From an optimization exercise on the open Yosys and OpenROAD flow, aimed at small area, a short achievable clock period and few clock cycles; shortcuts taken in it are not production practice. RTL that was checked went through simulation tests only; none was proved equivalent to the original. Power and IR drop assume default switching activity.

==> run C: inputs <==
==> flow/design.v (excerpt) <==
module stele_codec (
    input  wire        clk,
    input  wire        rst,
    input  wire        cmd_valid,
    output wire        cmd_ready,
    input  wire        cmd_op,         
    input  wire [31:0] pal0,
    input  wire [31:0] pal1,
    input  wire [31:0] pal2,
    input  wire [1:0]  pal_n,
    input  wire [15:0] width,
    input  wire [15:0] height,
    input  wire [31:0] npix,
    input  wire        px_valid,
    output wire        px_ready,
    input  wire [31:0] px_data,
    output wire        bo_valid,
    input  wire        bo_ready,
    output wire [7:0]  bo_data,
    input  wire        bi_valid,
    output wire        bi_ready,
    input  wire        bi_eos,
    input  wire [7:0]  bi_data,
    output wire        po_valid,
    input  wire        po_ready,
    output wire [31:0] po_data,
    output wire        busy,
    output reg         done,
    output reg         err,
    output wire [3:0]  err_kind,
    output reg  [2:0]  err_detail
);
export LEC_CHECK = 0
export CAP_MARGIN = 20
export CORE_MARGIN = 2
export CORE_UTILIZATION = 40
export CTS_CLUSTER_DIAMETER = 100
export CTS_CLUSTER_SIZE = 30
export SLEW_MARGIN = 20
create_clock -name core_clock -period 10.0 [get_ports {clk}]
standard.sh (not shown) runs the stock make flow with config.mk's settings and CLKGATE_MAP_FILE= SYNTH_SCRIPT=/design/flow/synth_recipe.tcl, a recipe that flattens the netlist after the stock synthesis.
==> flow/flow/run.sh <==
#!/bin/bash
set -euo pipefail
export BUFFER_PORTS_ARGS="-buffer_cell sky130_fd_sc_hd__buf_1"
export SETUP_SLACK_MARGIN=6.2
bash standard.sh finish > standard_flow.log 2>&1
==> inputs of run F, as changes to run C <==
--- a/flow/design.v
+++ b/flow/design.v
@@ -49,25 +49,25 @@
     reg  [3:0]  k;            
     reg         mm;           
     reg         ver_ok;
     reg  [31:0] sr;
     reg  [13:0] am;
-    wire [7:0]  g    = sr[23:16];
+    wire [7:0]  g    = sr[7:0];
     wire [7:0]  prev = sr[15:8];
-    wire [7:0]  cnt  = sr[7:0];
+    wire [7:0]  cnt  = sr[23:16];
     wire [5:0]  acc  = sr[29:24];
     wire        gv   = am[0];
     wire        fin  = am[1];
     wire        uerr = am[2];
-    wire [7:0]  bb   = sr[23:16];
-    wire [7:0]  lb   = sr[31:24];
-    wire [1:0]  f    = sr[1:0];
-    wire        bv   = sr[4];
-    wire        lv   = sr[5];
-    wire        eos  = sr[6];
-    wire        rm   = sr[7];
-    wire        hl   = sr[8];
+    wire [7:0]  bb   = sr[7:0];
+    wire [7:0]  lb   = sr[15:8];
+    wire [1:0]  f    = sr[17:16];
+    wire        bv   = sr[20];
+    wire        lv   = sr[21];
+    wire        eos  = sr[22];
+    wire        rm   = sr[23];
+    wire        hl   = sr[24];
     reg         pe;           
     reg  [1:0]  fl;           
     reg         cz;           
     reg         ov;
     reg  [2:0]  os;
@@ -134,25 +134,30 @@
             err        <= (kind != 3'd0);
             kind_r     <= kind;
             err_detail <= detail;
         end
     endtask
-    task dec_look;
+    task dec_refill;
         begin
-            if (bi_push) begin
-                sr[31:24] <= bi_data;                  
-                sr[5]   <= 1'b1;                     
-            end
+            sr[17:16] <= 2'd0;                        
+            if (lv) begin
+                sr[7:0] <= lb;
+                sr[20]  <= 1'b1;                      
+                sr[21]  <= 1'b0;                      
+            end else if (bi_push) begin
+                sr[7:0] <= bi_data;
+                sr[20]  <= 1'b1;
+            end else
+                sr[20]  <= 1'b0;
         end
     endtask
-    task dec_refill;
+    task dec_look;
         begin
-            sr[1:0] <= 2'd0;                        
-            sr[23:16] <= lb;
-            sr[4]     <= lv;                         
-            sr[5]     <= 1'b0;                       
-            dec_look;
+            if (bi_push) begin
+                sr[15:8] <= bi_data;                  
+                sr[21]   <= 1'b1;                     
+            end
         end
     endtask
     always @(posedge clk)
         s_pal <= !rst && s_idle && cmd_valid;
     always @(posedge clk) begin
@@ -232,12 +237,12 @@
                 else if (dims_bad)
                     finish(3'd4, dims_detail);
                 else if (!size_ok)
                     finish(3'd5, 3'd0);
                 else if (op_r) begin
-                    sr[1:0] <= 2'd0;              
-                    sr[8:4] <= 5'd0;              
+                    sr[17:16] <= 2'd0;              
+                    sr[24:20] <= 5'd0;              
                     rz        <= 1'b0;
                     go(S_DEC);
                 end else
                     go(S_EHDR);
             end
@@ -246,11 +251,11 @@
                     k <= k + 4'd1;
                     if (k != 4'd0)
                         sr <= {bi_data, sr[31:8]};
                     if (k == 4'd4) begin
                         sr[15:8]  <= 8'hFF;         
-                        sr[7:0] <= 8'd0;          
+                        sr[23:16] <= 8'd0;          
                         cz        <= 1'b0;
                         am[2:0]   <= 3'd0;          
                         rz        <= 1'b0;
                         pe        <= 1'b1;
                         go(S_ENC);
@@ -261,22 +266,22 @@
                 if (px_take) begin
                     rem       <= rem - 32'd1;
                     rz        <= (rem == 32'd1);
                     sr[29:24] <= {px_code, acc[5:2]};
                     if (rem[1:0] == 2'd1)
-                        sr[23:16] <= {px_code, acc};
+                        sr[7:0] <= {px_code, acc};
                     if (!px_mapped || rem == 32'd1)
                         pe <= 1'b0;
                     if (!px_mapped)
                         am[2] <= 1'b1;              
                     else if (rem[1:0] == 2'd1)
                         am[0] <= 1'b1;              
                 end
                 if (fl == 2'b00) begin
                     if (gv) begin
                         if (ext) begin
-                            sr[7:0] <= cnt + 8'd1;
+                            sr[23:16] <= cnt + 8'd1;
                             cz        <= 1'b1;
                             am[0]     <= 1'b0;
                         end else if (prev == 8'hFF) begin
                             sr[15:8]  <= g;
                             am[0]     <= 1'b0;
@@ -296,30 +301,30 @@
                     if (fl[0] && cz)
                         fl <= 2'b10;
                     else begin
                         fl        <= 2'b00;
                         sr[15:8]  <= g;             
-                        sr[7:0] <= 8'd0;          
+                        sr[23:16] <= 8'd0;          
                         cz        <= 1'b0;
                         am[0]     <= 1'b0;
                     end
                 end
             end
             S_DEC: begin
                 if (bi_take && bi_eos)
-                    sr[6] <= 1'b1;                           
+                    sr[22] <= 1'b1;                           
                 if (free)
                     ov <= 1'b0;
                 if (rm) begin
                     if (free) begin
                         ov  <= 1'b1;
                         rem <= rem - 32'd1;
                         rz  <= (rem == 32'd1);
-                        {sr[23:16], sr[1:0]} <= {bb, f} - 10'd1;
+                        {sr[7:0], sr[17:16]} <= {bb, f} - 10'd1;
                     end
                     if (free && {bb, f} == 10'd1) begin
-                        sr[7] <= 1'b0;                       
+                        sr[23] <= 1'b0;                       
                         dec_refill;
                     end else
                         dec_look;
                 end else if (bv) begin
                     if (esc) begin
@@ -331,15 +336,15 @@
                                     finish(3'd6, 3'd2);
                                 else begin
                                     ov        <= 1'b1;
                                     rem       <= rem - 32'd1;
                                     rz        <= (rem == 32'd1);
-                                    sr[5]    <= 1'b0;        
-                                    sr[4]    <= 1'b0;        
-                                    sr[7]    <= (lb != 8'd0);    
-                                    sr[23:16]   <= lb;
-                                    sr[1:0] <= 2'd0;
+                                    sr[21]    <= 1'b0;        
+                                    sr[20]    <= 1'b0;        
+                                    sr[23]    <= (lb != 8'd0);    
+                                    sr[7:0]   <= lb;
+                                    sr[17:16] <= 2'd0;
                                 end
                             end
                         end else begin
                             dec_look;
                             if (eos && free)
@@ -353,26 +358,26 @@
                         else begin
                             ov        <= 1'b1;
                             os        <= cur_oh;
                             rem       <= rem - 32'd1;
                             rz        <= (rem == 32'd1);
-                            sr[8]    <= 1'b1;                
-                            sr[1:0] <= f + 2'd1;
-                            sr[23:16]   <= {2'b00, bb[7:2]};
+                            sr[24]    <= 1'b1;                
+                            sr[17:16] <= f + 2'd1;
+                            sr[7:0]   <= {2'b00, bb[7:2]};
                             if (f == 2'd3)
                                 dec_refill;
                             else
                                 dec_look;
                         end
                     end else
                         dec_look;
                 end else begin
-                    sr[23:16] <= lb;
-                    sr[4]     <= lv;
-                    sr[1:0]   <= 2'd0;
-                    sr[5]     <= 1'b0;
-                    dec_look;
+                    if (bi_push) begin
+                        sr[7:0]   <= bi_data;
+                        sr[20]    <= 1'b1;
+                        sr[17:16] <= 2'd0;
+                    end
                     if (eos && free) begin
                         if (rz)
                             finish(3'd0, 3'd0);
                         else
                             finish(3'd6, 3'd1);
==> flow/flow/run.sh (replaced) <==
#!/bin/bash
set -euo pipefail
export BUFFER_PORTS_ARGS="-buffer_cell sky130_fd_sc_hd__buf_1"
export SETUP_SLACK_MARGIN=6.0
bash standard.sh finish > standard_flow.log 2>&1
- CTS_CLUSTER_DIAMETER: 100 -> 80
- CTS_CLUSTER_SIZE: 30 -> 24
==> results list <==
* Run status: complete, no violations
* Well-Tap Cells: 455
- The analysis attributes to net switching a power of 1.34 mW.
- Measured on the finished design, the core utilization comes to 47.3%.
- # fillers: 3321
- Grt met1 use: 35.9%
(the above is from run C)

------------------------------------------------------------------------

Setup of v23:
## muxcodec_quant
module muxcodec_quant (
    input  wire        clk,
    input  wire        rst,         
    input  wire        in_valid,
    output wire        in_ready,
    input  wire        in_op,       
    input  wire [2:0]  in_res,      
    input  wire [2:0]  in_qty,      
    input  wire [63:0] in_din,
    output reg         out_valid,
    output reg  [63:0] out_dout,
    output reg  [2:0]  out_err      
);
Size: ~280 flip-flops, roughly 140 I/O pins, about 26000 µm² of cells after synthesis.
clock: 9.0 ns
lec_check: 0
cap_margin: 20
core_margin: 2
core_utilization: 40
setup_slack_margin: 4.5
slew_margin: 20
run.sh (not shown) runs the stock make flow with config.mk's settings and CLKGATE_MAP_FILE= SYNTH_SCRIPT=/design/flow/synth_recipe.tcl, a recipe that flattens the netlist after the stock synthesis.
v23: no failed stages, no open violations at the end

------------------------------------------------------------------------

## WHAT YOU ARE ASKED TO DO
Going back to the entries above, set down exactly the lines that begin at the one with "core_margin: 2" and end at the one with "run.sh (not shown)", both included, and nothing else.

## ANSWER SPACE
core_margin: 2
core_utilization: 40
setup_slack_margin: 4.5
slew_margin: 20
run.sh (not shown) runs the stock make flow with config.mk's settings and CLKGATE_MAP_FILE= SYNTH_SCRIPT=/design/flow/synth_recipe.tcl, a recipe that flattens the netlist after the stock synthesis.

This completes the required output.